● **Problem to work on**
In the records below, how many lines hold the string "same"? Give only the number.

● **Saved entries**
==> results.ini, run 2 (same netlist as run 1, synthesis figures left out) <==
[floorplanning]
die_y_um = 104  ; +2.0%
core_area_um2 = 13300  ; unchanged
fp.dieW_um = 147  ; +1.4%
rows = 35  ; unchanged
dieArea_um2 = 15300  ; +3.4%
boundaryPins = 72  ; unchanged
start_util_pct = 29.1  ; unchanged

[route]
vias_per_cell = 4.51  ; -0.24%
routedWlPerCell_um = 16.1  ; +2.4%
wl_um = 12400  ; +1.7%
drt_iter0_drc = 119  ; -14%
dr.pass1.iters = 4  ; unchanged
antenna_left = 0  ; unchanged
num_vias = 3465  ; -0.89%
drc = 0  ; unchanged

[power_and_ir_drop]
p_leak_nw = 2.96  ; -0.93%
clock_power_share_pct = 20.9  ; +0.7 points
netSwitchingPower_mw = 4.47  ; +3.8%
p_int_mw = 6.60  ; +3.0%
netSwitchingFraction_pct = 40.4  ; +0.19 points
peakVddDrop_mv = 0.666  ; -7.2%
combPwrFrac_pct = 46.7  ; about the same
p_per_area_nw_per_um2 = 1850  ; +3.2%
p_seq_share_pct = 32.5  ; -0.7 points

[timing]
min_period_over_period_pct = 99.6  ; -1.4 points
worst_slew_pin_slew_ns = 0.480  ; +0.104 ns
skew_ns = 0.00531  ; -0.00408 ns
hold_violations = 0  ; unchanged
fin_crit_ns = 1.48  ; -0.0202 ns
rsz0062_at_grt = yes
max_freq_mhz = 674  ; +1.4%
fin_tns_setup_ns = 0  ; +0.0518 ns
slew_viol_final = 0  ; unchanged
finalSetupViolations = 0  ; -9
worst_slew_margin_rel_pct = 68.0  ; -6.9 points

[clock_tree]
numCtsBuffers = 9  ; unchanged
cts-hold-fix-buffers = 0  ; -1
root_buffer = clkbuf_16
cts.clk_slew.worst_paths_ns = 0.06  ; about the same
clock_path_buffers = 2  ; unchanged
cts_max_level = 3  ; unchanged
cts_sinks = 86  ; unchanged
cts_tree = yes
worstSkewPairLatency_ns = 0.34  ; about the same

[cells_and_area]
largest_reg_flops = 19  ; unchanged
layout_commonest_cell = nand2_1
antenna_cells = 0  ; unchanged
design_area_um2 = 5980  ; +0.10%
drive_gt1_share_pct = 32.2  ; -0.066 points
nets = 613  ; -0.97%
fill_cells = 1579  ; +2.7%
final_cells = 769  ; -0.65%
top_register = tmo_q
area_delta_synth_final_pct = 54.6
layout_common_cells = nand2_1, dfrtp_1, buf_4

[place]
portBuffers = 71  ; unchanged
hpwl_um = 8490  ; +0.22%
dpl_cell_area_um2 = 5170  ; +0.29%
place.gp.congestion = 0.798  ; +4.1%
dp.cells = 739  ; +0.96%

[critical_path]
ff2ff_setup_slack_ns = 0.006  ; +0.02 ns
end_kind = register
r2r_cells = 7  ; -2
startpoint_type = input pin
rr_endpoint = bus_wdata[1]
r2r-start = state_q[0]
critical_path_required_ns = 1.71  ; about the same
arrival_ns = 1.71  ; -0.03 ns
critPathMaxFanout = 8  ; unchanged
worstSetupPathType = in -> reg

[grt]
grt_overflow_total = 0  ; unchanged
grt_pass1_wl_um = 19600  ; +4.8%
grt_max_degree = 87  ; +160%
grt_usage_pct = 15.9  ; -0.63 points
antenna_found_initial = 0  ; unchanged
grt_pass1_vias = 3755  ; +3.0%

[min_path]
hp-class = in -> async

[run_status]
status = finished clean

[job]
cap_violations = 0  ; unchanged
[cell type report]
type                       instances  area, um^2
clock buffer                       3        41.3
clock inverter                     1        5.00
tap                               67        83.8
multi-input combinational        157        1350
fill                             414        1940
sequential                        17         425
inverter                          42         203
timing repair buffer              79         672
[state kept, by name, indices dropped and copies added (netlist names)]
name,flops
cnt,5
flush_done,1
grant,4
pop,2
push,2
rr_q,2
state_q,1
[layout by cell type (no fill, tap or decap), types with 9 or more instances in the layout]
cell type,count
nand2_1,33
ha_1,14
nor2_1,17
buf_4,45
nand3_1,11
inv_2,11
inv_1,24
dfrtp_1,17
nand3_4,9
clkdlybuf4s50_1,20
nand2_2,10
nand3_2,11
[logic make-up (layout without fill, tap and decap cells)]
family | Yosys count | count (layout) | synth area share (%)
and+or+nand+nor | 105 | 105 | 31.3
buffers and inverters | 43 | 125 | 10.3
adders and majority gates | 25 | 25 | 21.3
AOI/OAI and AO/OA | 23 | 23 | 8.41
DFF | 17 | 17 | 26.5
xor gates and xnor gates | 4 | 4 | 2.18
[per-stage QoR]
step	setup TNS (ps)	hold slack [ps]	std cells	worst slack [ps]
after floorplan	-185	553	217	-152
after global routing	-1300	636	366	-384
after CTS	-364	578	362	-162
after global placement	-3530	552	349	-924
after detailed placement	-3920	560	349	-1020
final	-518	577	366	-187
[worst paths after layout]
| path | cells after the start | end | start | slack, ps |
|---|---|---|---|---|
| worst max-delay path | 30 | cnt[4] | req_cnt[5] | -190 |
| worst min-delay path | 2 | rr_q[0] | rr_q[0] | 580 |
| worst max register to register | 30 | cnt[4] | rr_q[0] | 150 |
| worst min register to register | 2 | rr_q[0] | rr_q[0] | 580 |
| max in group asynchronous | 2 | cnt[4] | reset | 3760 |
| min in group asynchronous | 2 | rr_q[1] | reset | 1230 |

● **Exercise response**
5